In other words, the jury is still out.

And testing will continue: “Hong Kong officials advised that a second ‘convalescent’ phase sample will be obtained later for further testing,” Golab said. “In addition, gene sequencing of the SARSCoV-2 virus from the dog and its close human contacts has been done and the viral sequences are very similar. Experts from the School of Public Health of the University of Hong Kong and the College of Veterinary Medicine and Life Sciences of the City University of Hong Kong believe the consistency and persistence of the results suggest the virus may have spread from the infected people to the dog in this particular case.” Follow-up serology is pending.

The dog remains in quarantine and continues to show no signs of being ill with COVID-19.

Meanwhile, IDEXX laboratories issued a statement on March 13 saying that they’ve “seen no positive results in pets to date of SARS-CoV-2” after evaluating thousands of canine and feline specimens during validation of a new veterinary test system for the COVID-19 virus. IDEXX said that the specimens were submitted to IDEXX Reference Laboratories for PCR testing.

“These new test results align with the current expert understanding that COVID-19 is primarily transmitted person-to-person and supports the recommendation against testing pets for the COVID-19 virus,” the statement continued. “For dogs or cats presenting with respiratory signs, the recommendation is to contact a veterinarian to test for more common respiratory pathogens.”

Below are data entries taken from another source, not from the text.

### config.mk
export PLATFORM = sky130hd
export DESIGN_NAME = seq_mult_16
export DESIGN_NICKNAME = d
export VERILOG_FILES = /design/src/rtl/seq_mult_16.sv
export SDC_FILE = /design/constraint.sdc
export NUM_CORES = 1
export LEC_CHECK = 0
export ABC_AREA = 1
export BUFFER_PORTS_ARGS = -buffer_cell sky130_fd_sc_hd__buf_2
export CORE_ASPECT_RATIO = 1.2
export CORE_UTILIZATION = 51
export DETAILED_ROUTE_END_ITERATION = 6
export GPL_ROUTABILITY_DRIVEN = 0
export PLACE_DENSITY = 0.72
export SETUP_SLACK_MARGIN = 0.4
export SYNTH_ARGS = -nofsm -noshare
export SYNTH_HDL_FRONTEND = slang
export SYNTH_SLANG_ARGS = --single-unit
### constraint.sdc
create_clock -name clk -period 1.8 [get_ports clk]
set_input_delay 0.18 -clock clk [delete_from_list [all_inputs] [get_ports clk]]
set_output_delay 0.18 -clock clk [all_outputs]
set_load 0.05 [all_outputs]
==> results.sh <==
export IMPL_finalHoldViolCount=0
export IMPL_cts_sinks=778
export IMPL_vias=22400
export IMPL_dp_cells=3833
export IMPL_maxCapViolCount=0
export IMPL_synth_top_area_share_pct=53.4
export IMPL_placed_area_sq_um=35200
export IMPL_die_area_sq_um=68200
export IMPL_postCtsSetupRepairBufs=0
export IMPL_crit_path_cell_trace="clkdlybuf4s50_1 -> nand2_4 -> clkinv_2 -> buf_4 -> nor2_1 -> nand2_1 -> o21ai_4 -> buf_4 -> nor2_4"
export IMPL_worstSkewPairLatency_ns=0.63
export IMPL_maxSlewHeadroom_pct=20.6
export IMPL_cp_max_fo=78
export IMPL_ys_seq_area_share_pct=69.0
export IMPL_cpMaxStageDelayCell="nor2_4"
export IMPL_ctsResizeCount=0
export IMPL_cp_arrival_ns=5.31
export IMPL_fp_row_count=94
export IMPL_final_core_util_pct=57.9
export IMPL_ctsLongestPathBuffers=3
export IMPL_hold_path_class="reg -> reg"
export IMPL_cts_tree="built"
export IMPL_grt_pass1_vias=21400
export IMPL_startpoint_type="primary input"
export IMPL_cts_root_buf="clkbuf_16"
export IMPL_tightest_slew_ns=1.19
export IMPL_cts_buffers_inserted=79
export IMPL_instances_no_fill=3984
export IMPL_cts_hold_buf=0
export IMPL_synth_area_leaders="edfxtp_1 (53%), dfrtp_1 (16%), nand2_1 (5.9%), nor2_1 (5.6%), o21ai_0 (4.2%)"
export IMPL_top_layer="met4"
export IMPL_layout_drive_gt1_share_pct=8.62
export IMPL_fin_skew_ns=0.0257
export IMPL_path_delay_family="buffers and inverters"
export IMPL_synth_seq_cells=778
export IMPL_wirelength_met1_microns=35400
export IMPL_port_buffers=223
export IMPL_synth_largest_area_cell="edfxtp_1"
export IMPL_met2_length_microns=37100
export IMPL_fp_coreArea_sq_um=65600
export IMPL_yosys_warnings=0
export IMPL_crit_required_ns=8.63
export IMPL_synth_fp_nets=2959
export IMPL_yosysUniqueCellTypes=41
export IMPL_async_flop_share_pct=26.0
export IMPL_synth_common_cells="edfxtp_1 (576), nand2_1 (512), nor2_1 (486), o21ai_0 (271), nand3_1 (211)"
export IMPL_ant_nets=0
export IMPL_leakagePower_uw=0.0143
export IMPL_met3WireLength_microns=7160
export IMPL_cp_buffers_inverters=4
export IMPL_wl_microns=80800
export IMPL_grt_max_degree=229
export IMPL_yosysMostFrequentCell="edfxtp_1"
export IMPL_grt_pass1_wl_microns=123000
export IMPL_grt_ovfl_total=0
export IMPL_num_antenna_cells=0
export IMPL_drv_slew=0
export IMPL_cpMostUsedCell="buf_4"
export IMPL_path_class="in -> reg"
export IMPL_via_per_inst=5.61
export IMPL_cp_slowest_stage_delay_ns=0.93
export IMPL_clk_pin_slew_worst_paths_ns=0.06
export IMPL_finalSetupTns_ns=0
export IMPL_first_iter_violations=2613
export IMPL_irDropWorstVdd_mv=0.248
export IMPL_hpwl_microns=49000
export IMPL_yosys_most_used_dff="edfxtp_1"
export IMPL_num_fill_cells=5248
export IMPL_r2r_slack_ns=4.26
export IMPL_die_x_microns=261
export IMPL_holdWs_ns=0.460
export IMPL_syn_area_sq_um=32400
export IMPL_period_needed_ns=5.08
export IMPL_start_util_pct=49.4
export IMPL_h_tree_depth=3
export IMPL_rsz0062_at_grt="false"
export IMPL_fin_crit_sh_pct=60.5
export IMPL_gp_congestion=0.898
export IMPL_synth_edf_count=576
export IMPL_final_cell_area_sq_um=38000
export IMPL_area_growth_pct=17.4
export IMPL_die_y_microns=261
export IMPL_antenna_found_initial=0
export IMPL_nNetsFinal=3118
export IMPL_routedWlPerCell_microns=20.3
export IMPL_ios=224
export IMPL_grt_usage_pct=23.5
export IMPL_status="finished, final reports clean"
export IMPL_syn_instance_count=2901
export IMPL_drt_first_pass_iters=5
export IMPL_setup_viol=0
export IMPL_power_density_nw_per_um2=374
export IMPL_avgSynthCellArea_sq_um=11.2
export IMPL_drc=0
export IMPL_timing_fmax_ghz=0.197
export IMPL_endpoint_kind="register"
File: src/rtl/iter_rect_if.sv
// Rectangle iterator bus: request fields, point stream and status lines.
// Latency: n/a (signal bundle only).
// Backpressure: oe from the consumer gates every step of the iterator.
//
// Ports (per modport):
//   slave  (iterator): in start, oe, x0, y0, w, h, outline; out x, y, drawing, busy, done
//   master (client):   the mirror image of slave
interface iter_rect_if #(
    parameter int CORDW = 10
);
    logic             start;
    logic             oe;
    logic [CORDW-1:0] x0;
    logic [CORDW-1:0] y0;
    logic [CORDW-1:0] w;
    logic [CORDW-1:0] h;
    logic             outline;
    logic [CORDW-1:0] x;
    logic [CORDW-1:0] y;
    logic             drawing;
    logic             busy;
    logic             done;

    modport master (
        output start, oe, x0, y0, w, h, outline,
        input  x, y, drawing, busy, done
    );

    modport slave (
        input  start, oe, x0, y0, w, h, outline,
        output x, y, drawing, busy, done
    );
endinterface

File: src/rtl/iter_rect.sv
// Walks the points of a filled or outlined rectangle, one point per enabled cycle.
// Latency: first point one cycle after start is taken; done pulses one cycle after the last point.
// Backpressure: oe low freezes x, y and state; each point consumes exactly one oe-high cycle.
//
// Ports: clk, rst (synchronous, active high); bus (iter_rect_if.slave) carries
//   start/oe/x0/y0/w/h/outline in and x/y/drawing/busy/done out.
// Optional build macro: ITER_RECT_CLIP_EN -- suppresses drawing for points at or
//   beyond CLIP_W/CLIP_H without changing the iteration timing.
module iter_rect #(
    parameter int          CORDW  = 10,
    parameter int unsigned CLIP_W = 640,
    parameter int unsigned CLIP_H = 480
) (
    input  logic        clk,
    input  logic        rst,
    iter_rect_if.slave  bus
);

    // IDLE encoded as zero so an uninitialised two-state register starts idle.
    typedef enum logic [1:0] {
        IDLE = 2'b00,
        DRAW = 2'b01,
        DONE = 2'b10
    } state_t;

    state_t state, state_n;

    logic [CORDW-1:0] x_q, y_q, x_n, y_n;
    logic [CORDW-1:0] xs_q, ys_q;   // latched top-left corner
    logic [CORDW-1:0] x1_q, y1_q;   // latched, saturated bottom-right corner
    logic             outl_q;
    logic             load;

    // End coordinates need one extra bit so x0+w-1 can be seen to overflow.
    logic [CORDW:0]   xe_sum, ye_sum;
    logic [CORDW-1:0] x1_n, y1_n;

    assign xe_sum = {1'b0, bus.x0} + {1'b0, bus.w} - (CORDW+1)'(1);
    assign ye_sum = {1'b0, bus.y0} + {1'b0, bus.h} - (CORDW+1)'(1);
    assign x1_n   = xe_sum[CORDW] ? '1 : xe_sum[CORDW-1:0];
    assign y1_n   = ye_sum[CORDW] ? '1 : ye_sum[CORDW-1:0];

    logic last_col, last_row, skip_mid;
    assign last_col = (x_q == x1_q);
    assign last_row = (y_q == y1_q);
    // Outline interior rows jump from the left edge straight to the right edge.
    // last_col being false here already implies the row is wider than one point.
    assign skip_mid = outl_q && (y_q != ys_q) && !last_row && (x_q == xs_q);

    logic point_visible;
`ifdef ITER_RECT_CLIP_EN
    assign point_visible = (32'(x_q) < CLIP_W) && (32'(y_q) < CLIP_H);
`else
    assign point_visible = 1'b1;
    logic unused_clip;
    assign unused_clip = CLIP_W[0] ^ CLIP_H[0];
`endif

    always_ff @(posedge clk) begin
        if (rst) begin
            state <= IDLE;
        end else begin
            state <= state_n;
        end
    end

    // Datapath needs no reset: it is only observed while in DRAW, which is
    // always entered through a load.
    always_ff @(posedge clk) begin
        x_q <= x_n;
        y_q <= y_n;
        if (load) begin
            xs_q   <= bus.x0;
            ys_q   <= bus.y0;
            x1_q   <= x1_n;
            y1_q   <= y1_n;
            outl_q <= bus.outline;
        end
    end

    always_comb begin
        state_n = state;
        x_n     = x_q;
        y_n     = y_q;
        load    = 1'b0;
        case (state)
            IDLE: begin
                if (bus.start) begin
                    load    = 1'b1;
                    x_n     = bus.x0;
                    y_n     = bus.y0;
                    state_n = (bus.w == '0 || bus.h == '0) ? DONE : DRAW;
                end
            end
            DRAW: begin
                if (bus.oe) begin
                    if (last_col) begin
                        if (last_row) begin
                            state_n = DONE;
                        end else begin
                            x_n = xs_q;
                            y_n = y_q + CORDW'(1);
                        end
                    end else if (skip_mid) begin
                        x_n = x1_q;
                    end else begin
                        x_n = x_q + CORDW'(1);
                    end
                end
            end
            DONE: begin
                state_n = IDLE;
            end
            default: begin
                state_n = IDLE;
            end
        endcase
    end

    assign bus.x       = x_q;
    assign bus.y       = y_q;
    assign bus.busy    = (state == DRAW);
    assign bus.done    = (state == DONE);
    assign bus.drawing = (state == DRAW) && bus.oe && point_visible;

endmodule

NEWStat contacted Shelley Rankin, PhD, a professor of clinical microbiology and head of Diagnostic Services at University of Pennsylvania Matthew J. Ryan Veterinary Hospital, and asked her about speculation that while the virus may have been present on the dog in Hong Kong (a new study says the virus can live on some surfaces for up to 72 hours), the dog did not actually have the virus.

Rankin doesn’t give that line of thinking much credence: “If there’s no evidence of transmission to pets, then speculating about people getting infected from touching the surface of [an] animal is just that—pure speculation,” Rankin said. “It is not based on any scientific evidence.”

That said, Rankin doesn’t think the dog in Hong Kong should keep pet owners up at night, even if the jury is still out.

“The current understanding among the veterinary microbiology and epidemiology communities is that a single case in a dog is not good evidence that the SARS-CoV-2 virus can be transmitted from humans to animals,” Rankin said. “I have seen no reports of pet to human transmission from any sources.”